ACTION ITEM -> Sift the listing for lines that hold the string "global" and pull them out.

RECORDS FOR THIS TASK ->
==================================================

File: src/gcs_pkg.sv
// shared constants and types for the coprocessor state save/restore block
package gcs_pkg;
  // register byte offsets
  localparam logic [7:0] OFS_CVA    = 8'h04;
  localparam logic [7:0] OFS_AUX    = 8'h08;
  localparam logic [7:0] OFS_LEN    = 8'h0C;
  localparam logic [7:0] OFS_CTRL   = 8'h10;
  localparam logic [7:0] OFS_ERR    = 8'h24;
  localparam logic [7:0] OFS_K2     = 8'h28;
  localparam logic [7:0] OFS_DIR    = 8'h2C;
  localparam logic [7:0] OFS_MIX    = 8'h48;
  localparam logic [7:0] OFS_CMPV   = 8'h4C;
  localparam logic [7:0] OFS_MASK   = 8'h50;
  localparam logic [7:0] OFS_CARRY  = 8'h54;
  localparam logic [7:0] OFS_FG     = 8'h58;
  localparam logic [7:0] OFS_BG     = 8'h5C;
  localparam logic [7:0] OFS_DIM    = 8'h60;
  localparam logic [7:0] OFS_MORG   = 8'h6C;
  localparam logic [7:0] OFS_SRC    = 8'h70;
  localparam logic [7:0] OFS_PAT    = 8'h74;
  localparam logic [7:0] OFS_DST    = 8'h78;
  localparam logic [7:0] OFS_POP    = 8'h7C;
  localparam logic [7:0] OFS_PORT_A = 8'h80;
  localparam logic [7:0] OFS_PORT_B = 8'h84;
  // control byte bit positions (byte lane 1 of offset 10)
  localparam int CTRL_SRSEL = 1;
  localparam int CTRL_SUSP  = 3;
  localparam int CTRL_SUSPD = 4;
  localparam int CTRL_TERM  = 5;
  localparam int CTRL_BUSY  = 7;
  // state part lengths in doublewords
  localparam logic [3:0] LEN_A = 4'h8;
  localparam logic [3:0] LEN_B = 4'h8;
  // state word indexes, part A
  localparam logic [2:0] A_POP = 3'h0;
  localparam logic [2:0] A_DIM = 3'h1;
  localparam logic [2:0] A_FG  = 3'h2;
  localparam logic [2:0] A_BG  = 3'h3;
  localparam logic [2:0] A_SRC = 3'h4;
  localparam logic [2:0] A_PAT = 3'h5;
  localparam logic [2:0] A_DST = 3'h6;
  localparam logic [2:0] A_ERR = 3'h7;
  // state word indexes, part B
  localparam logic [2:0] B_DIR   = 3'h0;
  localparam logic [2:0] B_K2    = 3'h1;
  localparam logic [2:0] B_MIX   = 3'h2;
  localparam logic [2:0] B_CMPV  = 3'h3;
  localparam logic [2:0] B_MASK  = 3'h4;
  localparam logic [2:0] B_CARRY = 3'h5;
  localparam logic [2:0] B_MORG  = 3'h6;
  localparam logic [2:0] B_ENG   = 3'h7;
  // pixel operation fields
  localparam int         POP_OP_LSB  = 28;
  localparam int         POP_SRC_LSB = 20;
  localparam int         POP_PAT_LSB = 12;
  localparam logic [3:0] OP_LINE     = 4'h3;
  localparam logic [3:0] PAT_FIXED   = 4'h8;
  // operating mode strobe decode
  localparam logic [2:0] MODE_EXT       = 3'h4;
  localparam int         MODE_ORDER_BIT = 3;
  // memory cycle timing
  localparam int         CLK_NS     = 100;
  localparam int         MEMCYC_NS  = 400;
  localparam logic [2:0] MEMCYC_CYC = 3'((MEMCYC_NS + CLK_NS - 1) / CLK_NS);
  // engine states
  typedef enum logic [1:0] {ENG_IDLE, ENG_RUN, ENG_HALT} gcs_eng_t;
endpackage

==================================================

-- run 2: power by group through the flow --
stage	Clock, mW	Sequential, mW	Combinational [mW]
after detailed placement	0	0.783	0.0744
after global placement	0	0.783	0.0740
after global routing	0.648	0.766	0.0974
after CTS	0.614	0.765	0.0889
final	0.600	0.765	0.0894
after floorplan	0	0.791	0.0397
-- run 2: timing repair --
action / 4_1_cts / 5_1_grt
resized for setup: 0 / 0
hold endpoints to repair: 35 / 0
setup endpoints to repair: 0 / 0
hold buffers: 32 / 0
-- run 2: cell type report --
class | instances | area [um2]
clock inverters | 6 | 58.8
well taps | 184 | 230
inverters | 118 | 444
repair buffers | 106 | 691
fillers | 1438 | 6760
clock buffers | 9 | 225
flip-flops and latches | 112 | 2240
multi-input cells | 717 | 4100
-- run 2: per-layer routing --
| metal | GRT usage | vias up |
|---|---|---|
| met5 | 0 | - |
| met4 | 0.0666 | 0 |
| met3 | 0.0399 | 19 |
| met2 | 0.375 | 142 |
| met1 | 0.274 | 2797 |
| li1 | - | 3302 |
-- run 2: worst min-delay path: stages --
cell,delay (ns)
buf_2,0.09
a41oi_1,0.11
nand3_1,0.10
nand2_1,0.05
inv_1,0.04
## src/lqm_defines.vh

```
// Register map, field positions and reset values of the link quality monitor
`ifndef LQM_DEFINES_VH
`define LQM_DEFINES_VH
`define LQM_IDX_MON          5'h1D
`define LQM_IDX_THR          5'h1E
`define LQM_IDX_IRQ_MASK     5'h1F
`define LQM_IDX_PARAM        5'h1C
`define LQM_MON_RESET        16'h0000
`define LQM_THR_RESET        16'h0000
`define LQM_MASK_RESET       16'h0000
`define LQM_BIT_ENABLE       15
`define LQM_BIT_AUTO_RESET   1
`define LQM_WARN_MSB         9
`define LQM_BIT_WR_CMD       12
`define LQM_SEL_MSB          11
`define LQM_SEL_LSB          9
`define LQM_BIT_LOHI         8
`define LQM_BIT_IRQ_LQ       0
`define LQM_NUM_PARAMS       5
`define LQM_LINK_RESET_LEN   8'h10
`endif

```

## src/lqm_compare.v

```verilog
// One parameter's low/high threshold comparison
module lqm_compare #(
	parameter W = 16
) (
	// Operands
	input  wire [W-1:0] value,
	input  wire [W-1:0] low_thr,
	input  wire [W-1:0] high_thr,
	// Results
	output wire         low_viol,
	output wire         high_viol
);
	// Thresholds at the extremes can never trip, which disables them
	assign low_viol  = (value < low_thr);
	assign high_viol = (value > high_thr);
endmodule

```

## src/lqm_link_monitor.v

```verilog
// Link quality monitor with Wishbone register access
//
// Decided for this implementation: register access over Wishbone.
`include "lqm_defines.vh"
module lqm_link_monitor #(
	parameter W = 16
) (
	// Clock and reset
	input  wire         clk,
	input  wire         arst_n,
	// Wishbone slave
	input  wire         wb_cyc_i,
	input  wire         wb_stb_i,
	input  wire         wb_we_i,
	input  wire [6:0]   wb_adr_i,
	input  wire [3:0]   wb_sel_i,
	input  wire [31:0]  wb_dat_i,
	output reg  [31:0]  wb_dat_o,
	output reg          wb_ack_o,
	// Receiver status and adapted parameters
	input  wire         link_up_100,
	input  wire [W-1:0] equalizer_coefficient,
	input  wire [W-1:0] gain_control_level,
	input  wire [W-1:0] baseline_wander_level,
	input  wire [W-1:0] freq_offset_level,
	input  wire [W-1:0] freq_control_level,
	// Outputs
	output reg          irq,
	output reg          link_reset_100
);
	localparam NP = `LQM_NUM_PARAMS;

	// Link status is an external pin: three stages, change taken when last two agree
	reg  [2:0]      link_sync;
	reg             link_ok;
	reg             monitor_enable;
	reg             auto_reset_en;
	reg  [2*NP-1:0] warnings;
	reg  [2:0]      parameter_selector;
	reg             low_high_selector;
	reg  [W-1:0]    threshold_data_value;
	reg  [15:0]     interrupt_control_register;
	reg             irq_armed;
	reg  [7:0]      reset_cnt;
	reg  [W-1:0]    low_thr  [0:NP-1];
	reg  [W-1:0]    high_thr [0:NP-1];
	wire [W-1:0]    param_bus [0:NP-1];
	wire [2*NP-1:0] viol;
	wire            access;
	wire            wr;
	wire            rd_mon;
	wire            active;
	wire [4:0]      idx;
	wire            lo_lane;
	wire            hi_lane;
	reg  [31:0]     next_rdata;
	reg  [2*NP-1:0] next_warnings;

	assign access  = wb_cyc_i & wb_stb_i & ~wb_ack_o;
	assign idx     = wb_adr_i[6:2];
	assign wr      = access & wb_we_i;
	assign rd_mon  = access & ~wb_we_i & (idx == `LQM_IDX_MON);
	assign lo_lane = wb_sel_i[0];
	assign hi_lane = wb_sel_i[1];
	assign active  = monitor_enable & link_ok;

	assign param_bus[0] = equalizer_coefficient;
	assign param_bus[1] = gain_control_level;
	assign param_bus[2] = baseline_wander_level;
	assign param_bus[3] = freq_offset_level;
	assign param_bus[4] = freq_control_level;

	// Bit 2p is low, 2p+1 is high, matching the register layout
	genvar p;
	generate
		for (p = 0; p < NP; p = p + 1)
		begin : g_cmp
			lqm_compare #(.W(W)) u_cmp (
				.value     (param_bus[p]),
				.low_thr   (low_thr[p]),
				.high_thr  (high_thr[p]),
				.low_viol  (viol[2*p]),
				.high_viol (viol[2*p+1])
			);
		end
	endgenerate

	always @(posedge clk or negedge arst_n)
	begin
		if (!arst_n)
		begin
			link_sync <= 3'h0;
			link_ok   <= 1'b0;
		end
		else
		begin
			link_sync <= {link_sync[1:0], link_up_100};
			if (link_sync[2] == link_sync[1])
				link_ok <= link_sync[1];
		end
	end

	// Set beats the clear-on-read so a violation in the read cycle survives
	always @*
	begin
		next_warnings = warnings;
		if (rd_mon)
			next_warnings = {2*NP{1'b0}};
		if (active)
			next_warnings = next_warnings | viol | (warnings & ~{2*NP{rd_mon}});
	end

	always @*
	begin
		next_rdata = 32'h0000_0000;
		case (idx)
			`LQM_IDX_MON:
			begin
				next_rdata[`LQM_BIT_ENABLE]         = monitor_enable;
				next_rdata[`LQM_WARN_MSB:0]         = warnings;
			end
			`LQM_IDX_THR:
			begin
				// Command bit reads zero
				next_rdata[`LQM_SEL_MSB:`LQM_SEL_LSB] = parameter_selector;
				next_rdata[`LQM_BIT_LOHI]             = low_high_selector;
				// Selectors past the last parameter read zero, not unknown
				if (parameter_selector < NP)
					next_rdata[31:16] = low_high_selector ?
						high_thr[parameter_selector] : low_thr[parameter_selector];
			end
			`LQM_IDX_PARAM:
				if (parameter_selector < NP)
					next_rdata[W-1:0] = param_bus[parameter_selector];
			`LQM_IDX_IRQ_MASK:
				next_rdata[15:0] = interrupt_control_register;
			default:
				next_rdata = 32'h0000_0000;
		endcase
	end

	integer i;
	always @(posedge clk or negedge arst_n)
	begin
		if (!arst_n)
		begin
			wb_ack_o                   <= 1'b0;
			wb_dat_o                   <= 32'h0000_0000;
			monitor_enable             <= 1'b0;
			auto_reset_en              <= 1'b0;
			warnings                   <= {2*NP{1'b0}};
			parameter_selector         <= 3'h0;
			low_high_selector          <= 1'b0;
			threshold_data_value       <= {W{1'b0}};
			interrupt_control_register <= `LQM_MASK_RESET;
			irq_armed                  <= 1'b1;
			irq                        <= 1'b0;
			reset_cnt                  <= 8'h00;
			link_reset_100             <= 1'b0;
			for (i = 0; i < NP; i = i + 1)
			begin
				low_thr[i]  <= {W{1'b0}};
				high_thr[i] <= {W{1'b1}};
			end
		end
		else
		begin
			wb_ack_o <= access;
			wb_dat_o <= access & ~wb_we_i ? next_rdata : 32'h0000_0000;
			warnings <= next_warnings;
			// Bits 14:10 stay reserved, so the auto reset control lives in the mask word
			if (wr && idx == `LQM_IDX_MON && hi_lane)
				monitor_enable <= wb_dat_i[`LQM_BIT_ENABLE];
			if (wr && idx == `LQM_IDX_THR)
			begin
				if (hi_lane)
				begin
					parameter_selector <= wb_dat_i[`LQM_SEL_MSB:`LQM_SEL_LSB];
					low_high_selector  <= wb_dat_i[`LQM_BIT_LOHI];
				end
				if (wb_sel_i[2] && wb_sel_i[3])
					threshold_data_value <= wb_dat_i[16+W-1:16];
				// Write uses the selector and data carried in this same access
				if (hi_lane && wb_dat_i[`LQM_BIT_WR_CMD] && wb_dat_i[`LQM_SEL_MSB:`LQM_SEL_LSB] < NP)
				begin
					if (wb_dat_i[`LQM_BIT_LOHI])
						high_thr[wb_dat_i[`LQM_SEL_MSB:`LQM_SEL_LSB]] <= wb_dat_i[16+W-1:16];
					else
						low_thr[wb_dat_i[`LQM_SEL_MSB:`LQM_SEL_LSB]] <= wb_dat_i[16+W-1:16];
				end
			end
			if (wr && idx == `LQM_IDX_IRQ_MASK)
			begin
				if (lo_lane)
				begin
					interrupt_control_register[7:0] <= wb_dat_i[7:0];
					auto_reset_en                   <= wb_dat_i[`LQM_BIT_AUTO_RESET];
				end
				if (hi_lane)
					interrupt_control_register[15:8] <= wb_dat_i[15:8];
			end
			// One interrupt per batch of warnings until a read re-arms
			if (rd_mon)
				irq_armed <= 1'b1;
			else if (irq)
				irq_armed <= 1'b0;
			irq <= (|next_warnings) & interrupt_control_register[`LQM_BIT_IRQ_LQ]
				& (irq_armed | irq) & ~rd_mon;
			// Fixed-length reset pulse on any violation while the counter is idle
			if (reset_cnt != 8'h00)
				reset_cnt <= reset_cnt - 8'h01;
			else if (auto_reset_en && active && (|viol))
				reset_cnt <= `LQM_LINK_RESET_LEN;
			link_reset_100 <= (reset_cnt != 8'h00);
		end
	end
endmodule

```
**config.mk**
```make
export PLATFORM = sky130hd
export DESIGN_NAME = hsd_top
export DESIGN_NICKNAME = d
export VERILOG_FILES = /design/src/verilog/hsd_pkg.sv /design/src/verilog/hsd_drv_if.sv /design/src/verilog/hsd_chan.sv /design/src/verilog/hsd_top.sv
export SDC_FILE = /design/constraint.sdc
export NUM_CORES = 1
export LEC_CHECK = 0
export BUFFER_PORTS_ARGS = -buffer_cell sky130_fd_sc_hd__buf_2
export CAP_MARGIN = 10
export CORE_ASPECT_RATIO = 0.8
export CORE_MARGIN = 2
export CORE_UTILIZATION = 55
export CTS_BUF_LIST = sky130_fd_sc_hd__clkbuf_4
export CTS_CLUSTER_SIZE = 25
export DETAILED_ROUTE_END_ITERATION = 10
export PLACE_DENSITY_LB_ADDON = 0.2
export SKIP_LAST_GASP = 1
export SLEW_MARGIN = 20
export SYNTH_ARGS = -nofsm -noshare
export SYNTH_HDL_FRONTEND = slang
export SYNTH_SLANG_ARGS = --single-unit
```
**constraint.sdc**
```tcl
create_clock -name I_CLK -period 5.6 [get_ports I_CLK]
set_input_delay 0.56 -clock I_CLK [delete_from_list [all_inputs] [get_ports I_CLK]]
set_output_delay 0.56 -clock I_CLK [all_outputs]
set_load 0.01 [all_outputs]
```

==================================================

REPLY TO THE EXERCISE ->
after global placement	0	0.783	0.0740
after global routing	0.648	0.766	0.0974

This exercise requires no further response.